Durante el encuentro, los especialistas coincidieron en que el agua atraviesa todas las actividades económicas y que su gestión ya no puede seguir siendo tratada como un tema aislado.

“Hoy el agua atraviesa todas las actividades económicas. Si la retiramos de cualquier modelo productivo, simplemente deja de funcionar.

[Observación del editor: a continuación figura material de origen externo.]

==> src/design/fbsc_pkg.sv <==
// Constants, parameter indexes and carrier types of the fieldbus slave
// communication control. Assumes one clock domain at 100 MHz.
package fbsc_pkg;

  // ----------------------------------------------------------------
  // Parameter indexes and values
  // ----------------------------------------------------------------
  localparam logic [15:0] IDX_STATION_ID_VALUE  = 16'h2023;
  localparam logic [15:0] IDX_STATION_ID_SOURCE = 16'h2024;
  localparam logic [15:0] RST_STATION_ID_VALUE  = 16'h0002;
  localparam logic [15:0] RST_STATION_ID_SOURCE = 16'h0001;
  localparam logic [15:0] STATION_ID_MAX        = 16'h7FFF;
  localparam logic [15:0] STATION_SRC_MAX       = 16'h0001;
  localparam logic [15:0] STATION_SRC_AUTO      = 16'h0000;
  localparam logic [15:0] RDATA_ZERO            = 16'h0000;
  localparam logic [1:0]  STATE_STEP            = 2'h1;

  // ----------------------------------------------------------------
  // Types
  // ----------------------------------------------------------------
  localparam int PDO_W = 32;

  typedef logic [PDO_W-1:0] fbsc_pdo_t;

  typedef enum logic [1:0] {
    ST_INIT,
    ST_PREOP,
    ST_SAFEOP,
    ST_OP
  } fbsc_state_e;

  typedef struct packed {
    logic        valid;
    logic        write;
    logic [15:0] index;
    logic [15:0] wdata;
  } fbsc_param_req_s;

  typedef struct packed {
    logic        valid;
    fbsc_state_e target;
  } fbsc_al_req_s;

  typedef struct packed {
    logic      valid;
    fbsc_pdo_t data;
  } fbsc_pdo_s;

endpackage : fbsc_pkg

==> src/design/fbsc_comm_ctrl.sv <==
// Fieldbus slave communication control: station address selection,
// communication state machine, traffic gating and process data timing.
// Assumes the link controller outside delivers requests as one-cycle strobes.
//
// Contract
// - Address source: 0 auto, 1 configured
// - Configured ID 0..32767, default 2, restart-activated
// - Free running applies data without sync
// - Distributed clock reads data on arrival
// - Distributed clock holds data until sync
// - Computation ready before sync, act on it
// - Upward steps strictly in order, skips refused
// - Downward skips accepted
// - Failed transition reports error to master
// - Init refuses mailbox and process data
// - Pre-Operational: mailbox only, no process data
// - Safe-Operational: mailbox, transmit only
// - Operational: mailbox, receive and transmit
// - Update per sync cycle, else aperiodic
`timescale 1ns/1ns
`default_nettype none

module fbsc_comm_ctrl (
  input  wire logic                    clk,
  input  wire logic                    rst,
  input  wire logic                    restart,
  input  wire logic                    dc_mode,
  input  wire logic                    first_sync_pulse,
  input  wire logic [15:0]             auto_addr,
  input  wire fbsc_pkg::fbsc_al_req_s    al_req,
  input  wire fbsc_pkg::fbsc_param_req_s param_req,
  input  wire fbsc_pkg::fbsc_pdo_s       rx_pdo,
  input  wire logic                    tx_req,
  input  wire fbsc_pkg::fbsc_pdo_t       drive_status,
  output var  fbsc_pkg::fbsc_state_e     al_state,
  output var  logic                    al_err,
  output var  logic [15:0]             station_addr,
  output var  logic                    param_ack,
  output var  logic                    param_err,
  output var  logic [15:0]             param_rdata,
  output var  fbsc_pkg::fbsc_pdo_s       tx_pdo,
  output var  fbsc_pkg::fbsc_pdo_s       drive_cmd
);

  typedef struct packed {
    fbsc_pkg::fbsc_state_e state;
    logic [15:0]           id_value;
    logic [15:0]           id_source;
    logic                  loaded;
    logic                  act_auto;
    logic [15:0]           act_id;
    logic [15:0]           addr;
    logic                  al_err;
    logic                  ack;
    logic                  err;
    logic [15:0]           rdata;
    fbsc_pkg::fbsc_pdo_s   tx;
  } fbsc_ctrl_s;

  fbsc_ctrl_s cur_r;
  fbsc_ctrl_s cur_nxt;
  logic [1:0] cs;
  logic [1:0] tgt;
  logic [1:0] cs_inc;
  logic       rx_en;
  logic       tx_en;
  logic       mbx_en;

  assign cs     = cur_r.state;
  assign tgt    = al_req.target;
  assign cs_inc = cs + fbsc_pkg::STATE_STEP;
  assign mbx_en = cur_r.state != fbsc_pkg::ST_INIT;
  assign tx_en  = cur_r.state == fbsc_pkg::ST_SAFEOP || cur_r.state == fbsc_pkg::ST_OP;
  assign rx_en  = cur_r.state == fbsc_pkg::ST_OP;

  // ----------------------------------------------------------------
  // Next state
  // ----------------------------------------------------------------
  always_comb begin
    cur_nxt        = cur_r;
    cur_nxt.al_err = 1'b0;
    cur_nxt.ack    = 1'b0;
    cur_nxt.err    = 1'b0;
    cur_nxt.tx.valid = 1'b0;

    // Stored settings only become active at load after reset or on restart
    if (!cur_r.loaded || restart) begin
      cur_nxt.loaded   = 1'b1;
      cur_nxt.act_auto = cur_r.id_source == fbsc_pkg::STATION_SRC_AUTO;
      cur_nxt.act_id   = cur_r.id_value;
    end
    cur_nxt.addr = cur_r.act_auto ? auto_addr : cur_r.act_id;

    if (al_req.valid) begin
      case (cur_r.state)
        fbsc_pkg::ST_INIT, fbsc_pkg::ST_PREOP, fbsc_pkg::ST_SAFEOP, fbsc_pkg::ST_OP: begin
          if (tgt <= cs) begin
            cur_nxt.state = al_req.target;
          end else if (tgt == cs_inc) begin
            cur_nxt.state = al_req.target;
          end else begin
            cur_nxt.al_err = 1'b1;
          end
        end
        default: begin
          cur_nxt.state = fbsc_pkg::ST_INIT;
        end
      endcase
    end

    // Parameter access rides on the mailbox
    if (param_req.valid) begin
      cur_nxt.ack   = 1'b1;
      cur_nxt.rdata = fbsc_pkg::RDATA_ZERO;
      if (!mbx_en) begin
        cur_nxt.err = 1'b1;
      end else if (param_req.index == fbsc_pkg::IDX_STATION_ID_VALUE) begin
        if (!param_req.write) begin
          cur_nxt.rdata = cur_r.id_value;
        end else if (param_req.wdata > fbsc_pkg::STATION_ID_MAX) begin
          cur_nxt.err = 1'b1;
        end else begin
          cur_nxt.id_value = param_req.wdata;
        end
      end else if (param_req.index == fbsc_pkg::IDX_STATION_ID_SOURCE) begin
        if (!param_req.write) begin
          cur_nxt.rdata = cur_r.id_source;
        end else if (param_req.wdata > fbsc_pkg::STATION_SRC_MAX) begin
          cur_nxt.err = 1'b1;
        end else begin
          cur_nxt.id_source = param_req.wdata;
        end
      end else begin
        cur_nxt.err = 1'b1;
      end
    end

    // Transmit once per sync cycle or on demand when free running
    if (tx_en && (dc_mode ? first_sync_pulse : tx_req)) begin
      cur_nxt.tx.valid = 1'b1;
      cur_nxt.tx.data  = drive_status;
    end
  end

  always_ff @(posedge clk or posedge rst) begin
    if (rst) begin
      cur_r           <= '0;
      cur_r.state     <= fbsc_pkg::ST_INIT;
      cur_r.id_value  <= fbsc_pkg::RST_STATION_ID_VALUE;
      cur_r.id_source <= fbsc_pkg::RST_STATION_ID_SOURCE;
    end else begin
      cur_r <= cur_nxt;
    end
  end

  // ----------------------------------------------------------------
  // Received data path
  // ----------------------------------------------------------------
  fbsc_pdo_hold u_hold (
    .clk        (clk),
    .rst        (rst),
    .rx_en      (rx_en),
    .dc_mode    (dc_mode),
    .rx         (rx_pdo),
    .sync_pulse (first_sync_pulse),
    .apply      (drive_cmd)
  );

  assign al_state     = cur_r.state;
  assign al_err       = cur_r.al_err;
  assign station_addr = cur_r.addr;
  assign param_ack    = cur_r.ack;
  assign param_err    = cur_r.err;
  assign param_rdata  = cur_r.rdata;
  assign tx_pdo       = cur_r.tx;

  // ----------------------------------------------------------------
  // Checks
  // ----------------------------------------------------------------
  AST_SKIP_REFUSED: assert property (@(posedge clk) disable iff (rst)
    al_req.valid && int'(al_req.target) > int'(al_state) + 1 |=> al_err && al_state == $past(al_state))
    else $error("Upward skip not refused");

  AST_STEP_UP: assert property (@(posedge clk) disable iff (rst)
    al_req.valid && int'(al_req.target) == int'(al_state) + 1 |=> !al_err && al_state == $past(al_req.target))
    else $error("Single upward step not taken");

  AST_DOWN_SKIP: assert property (@(posedge clk) disable iff (rst)
    al_req.valid && int'(al_req.target) <= int'(al_state) |=> !al_err && al_state == $past(al_req.target))
    else $error("Downward transition not taken");

  AST_ERR_CAUSE: assert property (@(posedge clk) disable iff (rst)
    al_err |-> $past(al_req.valid) && int'($past(al_req.target)) > int'($past(al_state)) + 1)
    else $error("Transition error without failed request");

  AST_INIT_MBX: assert property (@(posedge clk) disable iff (rst)
    param_req.valid && al_state == fbsc_pkg::ST_INIT |=> param_ack && param_err)
    else $error("Mailbox served in Init");

  AST_TX_GATE: assert property (@(posedge clk) disable iff (rst)
    tx_pdo.valid |-> $past(al_state) == fbsc_pkg::ST_SAFEOP || $past(al_state) == fbsc_pkg::ST_OP)
    else $error("Transmit data outside Safe-Operational or Operational");

  AST_RX_GATE: assert property (@(posedge clk) disable iff (rst)
    (al_state != fbsc_pkg::ST_OP) [*2] |=> !drive_cmd.valid)
    else $error("Received data applied outside Operational");

  AST_ID_RANGE: assert property (@(posedge clk) disable iff (rst)
    param_req.valid && param_req.write && param_req.index == fbsc_pkg::IDX_STATION_ID_VALUE
      && param_req.wdata > fbsc_pkg::STATION_ID_MAX && al_state != fbsc_pkg::ST_INIT |=> param_err)
    else $error("Out of range station ID accepted");

  AST_ID_RESTART: assert property (@(posedge clk) disable iff (rst)
    cur_r.loaded && !restart && !cur_r.act_auto ##1 !restart |=> $stable(station_addr))
    else $error("Station address changed without restart");

  AST_RESET_INIT: assert property (@(posedge clk) disable iff (rst)
    $past(rst) |-> al_state == fbsc_pkg::ST_INIT)
    else $error("State not Init after reset");

endmodule : fbsc_comm_ctrl

`default_nettype wire

==> src/design/fbsc_pdo_hold.sv <==
// Received process data path: direct apply when free running, or hold and
// apply on the first sync pulse under distributed clocks.
// Assumes rx_en is high only in Operational.
`timescale 1ns/1ns
`default_nettype none

module fbsc_pdo_hold (
  input  wire logic              clk,
  input  wire logic              rst,
  input  wire logic              rx_en,
  input  wire logic              dc_mode,
  input  wire fbsc_pkg::fbsc_pdo_s rx,
  input  wire logic              sync_pulse,
  output var  fbsc_pkg::fbsc_pdo_s apply
);

  typedef struct packed {
    fbsc_pkg::fbsc_pdo_t hold;
    logic                fresh;
    fbsc_pkg::fbsc_pdo_s out;
  } fbsc_hold_s;

  fbsc_hold_s cur_r;
  fbsc_hold_s cur_nxt;

  // ----------------------------------------------------------------
  // Next state
  // ----------------------------------------------------------------
  always_comb begin
    cur_nxt           = cur_r;
    cur_nxt.out.valid = 1'b0;
    if (!rx_en) begin
      cur_nxt.fresh = 1'b0;
    end else if (dc_mode) begin
      // Sync consumes first so that a same-cycle arrival stays held
      if (sync_pulse && cur_r.fresh) begin
        cur_nxt.out.valid = 1'b1;
        cur_nxt.out.data  = cur_r.hold;
        cur_nxt.fresh     = 1'b0;
      end
      // Data later than the pulse waits for the next cycle's pulse
      if (rx.valid) begin
        cur_nxt.hold  = rx.data;
        cur_nxt.fresh = 1'b1;
      end
    end else if (rx.valid) begin
      cur_nxt.out = rx;
    end
  end

  always_ff @(posedge clk or posedge rst) begin
    if (rst) begin
      cur_r <= '0;
    end else begin
      cur_r <= cur_nxt;
    end
  end

  assign apply = cur_r.out;

  // ----------------------------------------------------------------
  // Checks
  // ----------------------------------------------------------------
  AST_DC_APPLY_ON_SYNC: assert property (@(posedge clk) disable iff (rst)
    apply.valid && $past(dc_mode) |-> $past(sync_pulse) && $past(rx_en))
    else $error("Held data applied without a sync pulse");

  AST_FREE_APPLY: assert property (@(posedge clk) disable iff (rst)
    !dc_mode && rx_en && rx.valid |=> apply.valid && apply.data == $past(rx.data))
    else $error("Free running data not applied next cycle");

  AST_DC_READ_NOW: assert property (@(posedge clk) disable iff (rst)
    dc_mode && rx_en && rx.valid ##1 rx_en && dc_mode && sync_pulse |=> apply.valid && apply.data == $past(rx.data, 2))
    else $error("Arrived data not held for the following sync");

endmodule : fbsc_pdo_hold

`default_nettype wire

==> config.mk <==
export PLATFORM = sky130hd
export DESIGN_NAME = fbsc_comm_ctrl
export DESIGN_NICKNAME = d
export VERILOG_FILES = /design/src/design/fbsc_pkg.sv /design/src/design/fbsc_comm_ctrl.sv /design/src/design/fbsc_pdo_hold.sv
export SDC_FILE = /design/constraint.sdc
export NUM_CORES = 1
export LEC_CHECK = 0
export BUFFER_PORTS_ARGS = -buffer_cell sky130_fd_sc_hd__buf_4
export CELL_PAD_IN_SITES_DETAIL_PLACEMENT = 0
export CELL_PAD_IN_SITES_GLOBAL_PLACEMENT = 1
export CORE_ASPECT_RATIO = 0.8
export CORE_UTILIZATION = 35
export DETAILED_ROUTE_END_ITERATION = 7
export PLACE_DENSITY_LB_ADDON = 0.05
export SLEW_MARGIN = 20
export SYNTH_ARGS = -nofsm -noshare
export SYNTH_HDL_FRONTEND = slang
export SYNTH_SLANG_ARGS = --single-unit
==> constraint.sdc <==
create_clock -name clk -period 7.3 [get_ports clk]
set_input_delay 2.19 -clock clk [delete_from_list [all_inputs] [get_ports clk]]
set_output_delay 2.19 -clock clk [all_outputs]
set_load 0.01 [all_outputs]
== Word level (Yosys, flattened, before mapping) ==
Cells that the tools add are included.

* Bits of input ports: 124
* Register bits: 186

* Bitwise operators: 3
* $lt $le $gt $ge: 3
* $add $sub $neg: 1
* Reductions and logical operators: 16
* Equal/unequal tests: 10
* Muxes and demuxes: 29

{| class="wikitable"
|+ Operators by type and width
! operator !! number
|-
| $mux W33 || 4
|-
| $mux W16 || 5
|-
| $mux W34 || 1
|-
| $eq A16 B14 Y1 const B || 2
|-
| $mux W18 || 1
|-
| $mux W17 || 1
|-
| $gt A16 B1 Y1 const B || 1
|-
| $gt A16 B15 Y1 const B || 1
|-
| $logic_not A16 Y1 || 1
|-
| $mux W1 || 14
|-
| $mux W2 || 3
|-
| $ne A3 B3 Y1 const B || 2
|-
| $reduce_and A3 Y1 || 2
|-
| $reduce_and A6 Y1 || 1
|-
| $reduce_and A5 Y1 || 1
|-
| $eq A2 B2 Y1 const B || 2
|-
| $reduce_and A2 Y1 || 2
|-
| $reduce_bool A2 Y1 || 2
|-
| $reduce_or A4 Y1 || 1
|-
| $not A1 Y1 || 3
|-
| $add A2 B1 Y2 const B || 1
|-
| $eq A2 B1 Y1 const B || 1
|-
| $eq A2 B2 Y1 || 1
|-
| $le A2 B2 Y1 || 1
|-
| 6 further kinds || 8
|}

== Longest topological paths before layout ==
* Depth after elaboration: 7
* Mapped depth: 8

== Cells and area by module ==
A second synthesis with hierarchy kept.

* Cells, all modules: 630
* Area, all modules: 8374.3 um^2

{| class="wikitable"
|+ Modules (own cells, without submodules)
! module !! cells each !! area each (um^2) !! seq. area each (um^2) !! times used
|-
| fbsc_comm_ctrl || 408 || 5406.4 || 3005.4 || 1
|-
| fbsc_pdo_hold || 222 || 2967.8 || 1651.6 || 1
|}

== Least setup slack after synthesis ==
Ideal clock, no wire load.

* Path kind: input to register
* From: input port param_req[25] (netlist name)
* To: register cur_r[102] (netlist name)
* Arrival time: 3.515 ns
* Setup slack: 3.659 ns
* Stages: 6
* Buffers on the path: 2
* Setup time: 0.125 ns
* Required time: 7.175 ns
* Path through: nor4_4 -> and4_1 -> and4bb_1 -> buf_6 -> buf_12 -> mux2_4

* Word-level cells in the longest chain between the ends: 2

{| class="wikitable"
|+ RTL lines
! what !! RTL line !! source
|-
| from (decl) || fbsc_comm_ctrl.sv:31 || <nowiki>input wire fbsc_pkg::fbsc_param_req_s param_req,</nowiki>
|-
| $eq A16 B14 Y1 || fbsc_comm_ctrl.sv:117 || <nowiki>end else if (param_req.index == fbsc_pkg::IDX_STATION_ID_VALUE) begin</nowiki>
|-
| $reduce_and A5 Y1 (no line) || - ||
|-
| to (signal assigned) || fbsc_comm_ctrl.sv:152 || <nowiki>cur_r <= cur_nxt;</nowiki>
|-
| to (decl) || fbsc_comm_ctrl.sv:60 || <nowiki>fbsc_ctrl_s cur_r;</nowiki>
|}

Every way passes these cells.
A chain may end at the register's enable or synchronous reset.

== Worst setup path after layout ==
* From: input port param_req[33] (netlist name)
* To: register cur_r[113] (netlist name)

* Word-level cells in the longest chain between the ends: 1

{| class="wikitable"
|+ RTL lines
! what
|-
| $reduce_and A5 Y1 (no line)
|}

Every way passes these cells.

==> results.sh <==
export IMPL_synth_compound_area_share=0.0966
export IMPL_p_total_mw=3.34
export IMPL_synth_top_cell_area_share=0.554
export IMPL_place_hpwl_um=13300
export IMPL_final_hold_violation_count=0
export IMPL_final_cells=1055
export IMPL_wl_um=19500
export IMPL_post_cts_resized=0
export IMPL_area_delta_synth_final_pct=22.7
export IMPL_synth_async_reset_ratio=1.00
export IMPL_final_common_cell="buf_4"
export IMPL_worstSkewPairLatency_ns=0.43
export IMPL_hold_depth=1
export IMPL_cp_arrival_ns=4.31
export IMPL_tns_ns=0
export IMPL_portBuffers=226
export IMPL_grt_pass1_wl_um=30800
export IMPL_cts_tree="done"
export IMPL_yosys_warnings=0
export IMPL_ant_nets=0
export IMPL_synth_xor_area_frac=0.00105
export IMPL_fin_crit_sh=0.547
export IMPL_rsz0062_at_grt="no"
export IMPL_finalMaxSlewViolations=0
export IMPL_first_iter_violations=228
export IMPL_dp_cells=1021
export IMPL_reg2regPathDepth=6
export IMPL_synth_top_family_by_area="multiplexers"
export IMPL_pre_cts_slack_ns=2.85
export IMPL_fin_crit_ns=3.99
export IMPL_htree_levels=4
export IMPL_grt_use_total=0.165
export IMPL_die_x_um=174
export IMPL_critPathCaptureType="register"
export IMPL_hold_path_class="reg -> reg"
export IMPL_synth_area_leaders="dfrtp_1 (55%), mux2_2 (14%), buf_4 (9.1%)"
export IMPL_synthAdderAreaFrac=0.00903
export IMPL_worst_setup_path_type="in -> reg"
export IMPL_synth_top_area_cell="dfrtp_1"
export IMPL_nFillCells=2154
export IMPL_synth_ff_type="dfrtp_1"
export IMPL_wl_per_cell_um=18.5
export IMPL_ioPinCount=227
export IMPL_place_congestion=0.743
export IMPL_fp_row_count=50
export IMPL_first_pass_iters=4
export IMPL_final_cell_mix="buf_4 (232), dfrtp_1 (184), mux2_2 (104)"
export IMPL_fin_area_sq_mm=0.0102
export IMPL_place_area_sq_mm=0.00957
export IMPL_path_clk_slew_ns=0.07
export IMPL_synth_edf_count=0
export IMPL_syn_nets=738
export IMPL_grt_overflow_total=0
export IMPL_finalNetCount=860
export IMPL_synth_mux_area_frac=0.158
export IMPL_yosysSeqAreaShare=0.560
export IMPL_postCtsSetupBuffers=0
export IMPL_die_area_sq_mm=0.0244
export IMPL_hold_buffers=0
export IMPL_syn_instance_count=608
export IMPL_crit_fanout=20
export IMPL_cp_start_kind="input pin"
export IMPL_cts_sinks=186
export IMPL_synth_distinct_cells=48
export IMPL_vias=5103
export IMPL_leakage_nw=4.93
export IMPL_layout_drive_gt1_share=0.541
export IMPL_synth_ff_latch_count=186
export IMPL_p_per_area_mw_per_mm2=327
export IMPL_antenna_found_initial=0
export IMPL_required_ns=7.62
export IMPL_grt_pass1_vias=5244
export IMPL_cts_path_max_buffers=2
export IMPL_grt_max_degree=143
export IMPL_synthSimpleGateAreaFrac=0.0627
export IMPL_remaining_drc_errors=0
export IMPL_diodes=0
export IMPL_core_area_sq_mm=0.0233
export IMPL_slew_headroom=0.307
export IMPL_fin_ws_ns=3.31
export IMPL_fin_skew_ns=0.0134
export IMPL_synth_area_per_cell_sq_um=13.7
export IMPL_cts_root_buf="clkbuf_16"
export IMPL_max_cap_violations=0
export IMPL_setup_viol=0
export IMPL_floorplan_initialDensity=0.356
export IMPL_avgViaCountPerCell=4.84
export IMPL_cts_inserted_buffers=17
export IMPL_die_y_um=140
export IMPL_run_status="finished clean"
export IMPL_syn_cell_area_sq_mm=0.00832
export IMPL_worst_slew_pin_slew_ns=1.04
export IMPL_timing_fmax_mhz=250
export IMPL_worst_ir_drop_vdd_uv=140
==> cell usage after synthesis, types with 2 or more instances <==
master and count:
nor3_4 2, a221o_1 7, a221o_2 9, a21boi_0 2, buf_4 101, dfrtp_1 184, mux2_2 104, nor2_1 4
buf_2 5, a22o_1 64, a21oi_1 2, buf_6 2, inv_1 6, nor4_1 7, nand2_1 5, o21ai_0 2
and4_1 2, dfstp_2 2, clkbuf_1 19, and2b_1 4, mux2_4 9, nand4_1 3, nor2b_1 31, buf_1 3
ha_1 6
==> sequential cells by signal, indices dropped and copies added, names as in the netlist <==
register,flops
al_err,1
al_state,2
cur_r,50
param_ack,1
param_err,1
param_rdata,16
station_addr,16
tx_pdo,33
u_hold.apply,33
u_hold.cur_r,33
==> area by class of cell <==
class,instances,area [sq um],share of cell area
Multi-Input combinational cell,285,2750,0.269
Clock buffer,17,425,0.0417
Timing Repair Buffer,234,1800,0.176
Inverter,6,30.0,0.00294
Tap cell,312,390,0.0383
Sequential cell,186,4660,0.456
Clock inverter,15,155,0.0152
==> metrics by stage <==
step,hold slack [ns],util
after floorplan,0.474,-
after global placement,0.487,0.410
after detailed placement,0.490,0.410
after CTS,0.509,0.435
after global routing,0.516,0.437
final,0.503,0.437
==> final timing paths <==
kind                                    start               end  slack [ns]
min in group asynchronous                 rst        tx_pdo[16]        1.72
worst max-delay path            param_req[33]        cur_r[113]        3.31
worst min-delay path                cur_r[70]         cur_r[70]        0.50
worst max register to register    al_state[0]        cur_r[113]        4.48
worst min register to register      cur_r[70]         cur_r[70]        0.50
max in group asynchronous                 rst  u_hold.cur_r[43]        4.12
==> metal layers <==
layer | routed length, um | GRT usage | part of all wire | up-vias
met5 | 0 | 0 | 0 | -
met4 | 163 | 0.0383 | 0.0083 | 0
met3 | 1390 | 0.0557 | 0.071 | 14
met2 | 8660 | 0.241 | 0.44 | 164
met1 | 9310 | 0.233 | 0.48 | 2589
li1 | - | - | - | 2336
==> where the power goes <==
part | internal, mW | switching (mW)
Clock | 0.457 | 0.453
Combinational | 0.556 | 0.403
Sequential | 1.31 | 0.154
Total | 2.33 | 1.01
==> worst max-delay path: stages <==
cell and delay (ns):
buf_4 0.24, nor4b_1 0.27, and4_1 0.31, and4bb_1 0.88
mux2_2 0.42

Por eso, la conversación ya no es solo ambiental, sino económica”, señaló Mariella Sánchez Guerra, directora ejecutiva de Aquafondo.

En esa línea, se planteó la necesidad de priorizar inversiones estratégicas en cabeceras de cuenca y en soluciones basadas en la naturaleza, con un enfoque territorial que permita medir resultados concretos para las comunidades.

El principal obstáculo no es técnico

Uno de los puntos más destacados del conversatorio fue que las soluciones para enfrentar la crisis hídrica ya existen, pero todavía no logran ampliarse al ritmo necesario.

Los especialistas identificaron como principales barreras la falta de coordinación entre instituciones, la escasez de financiamiento sostenido y la débil articulación entre el sector público, privado y la sociedad civil.

“Hoy ya no estamos en un momento de diagnóstico, sino de acción. Existen soluciones probadas, pero todavía hay brechas que impiden implementarlas a la velocidad que la crisis exige”, afirmó Andrea Yáñez, directora del Fondo de Agua Bogotá Región – Agua Somos.

La articulación público-privada es clave

Desde la experiencia internacional, los representantes de la Alianza Latinoamericana de Fondos de Agua coincidieron en que ningún actor puede enfrentar solo este desafío.

Experiencias como la de Quito muestran que es posible desarrollar mecanismos de financiamiento conjunto para conservar las fuentes de agua y garantizar su sostenibilidad en el tiempo.

“El reto es demasiado grande para que lo asuma un solo actor. La única forma de avanzar es articulando esfuerzos entre sector público, privado y comunidades”, señalaron durante el evento.

Arequipa: un caso exitoso de inversión hídrica

En el Perú, uno de los ejemplos más destacados es el trabajo realizado en Arequipa con participación de Sociedad Minera Cerro Verde, donde la inversión sostenida y la planificación de largo plazo han permitido fortalecer la seguridad hídrica regional.

Gracias al fortalecimiento del consejo de cuenca y a la implementación de infraestructura hídrica, la capacidad de almacenamiento de agua en la región aumentó aproximadamente 30 % en las últimas dos décadas, mejorando la disponibilidad del recurso para uso poblacional, productivo y ambiental.

“La seguridad hídrica no se construye en el corto plazo. Requiere planificación, inversión sostenida y una mirada territorial que permita generar beneficios para toda la cuenca”, explicó Pablo Castañeda, superintendente de Asuntos Públicos de Minera Cerro Verde.

Perú enfrenta un problema de gestión

Los expertos coincidieron en que el Perú no enfrenta necesariamente una falta total de agua, sino un problema estructural relacionado con su distribución, el deterioro de infraestructura y la falta de articulación institucional.

Además, advirtieron que en escenarios de escasez la regulación tenderá a priorizar el consumo humano, lo que podría generar nuevas presiones sobre sectores productivos intensivos en el uso del recurso.

“Estamos en un momento donde no solo necesitamos mejor agua, sino más agua. La presión sobre el recurso es cada vez mayor y eso obliga a replantear cómo gestionamos la oferta y la demanda”, agregó Mariella Sánchez Guerra.

“Todos somos parte del problema y de la solución. La seguridad hídrica no depende de un solo actor, sino de la capacidad de trabajar juntos y sostener ese esfuerzo en el tiempo”, concluyó la directora ejecutiva de Aquafondo.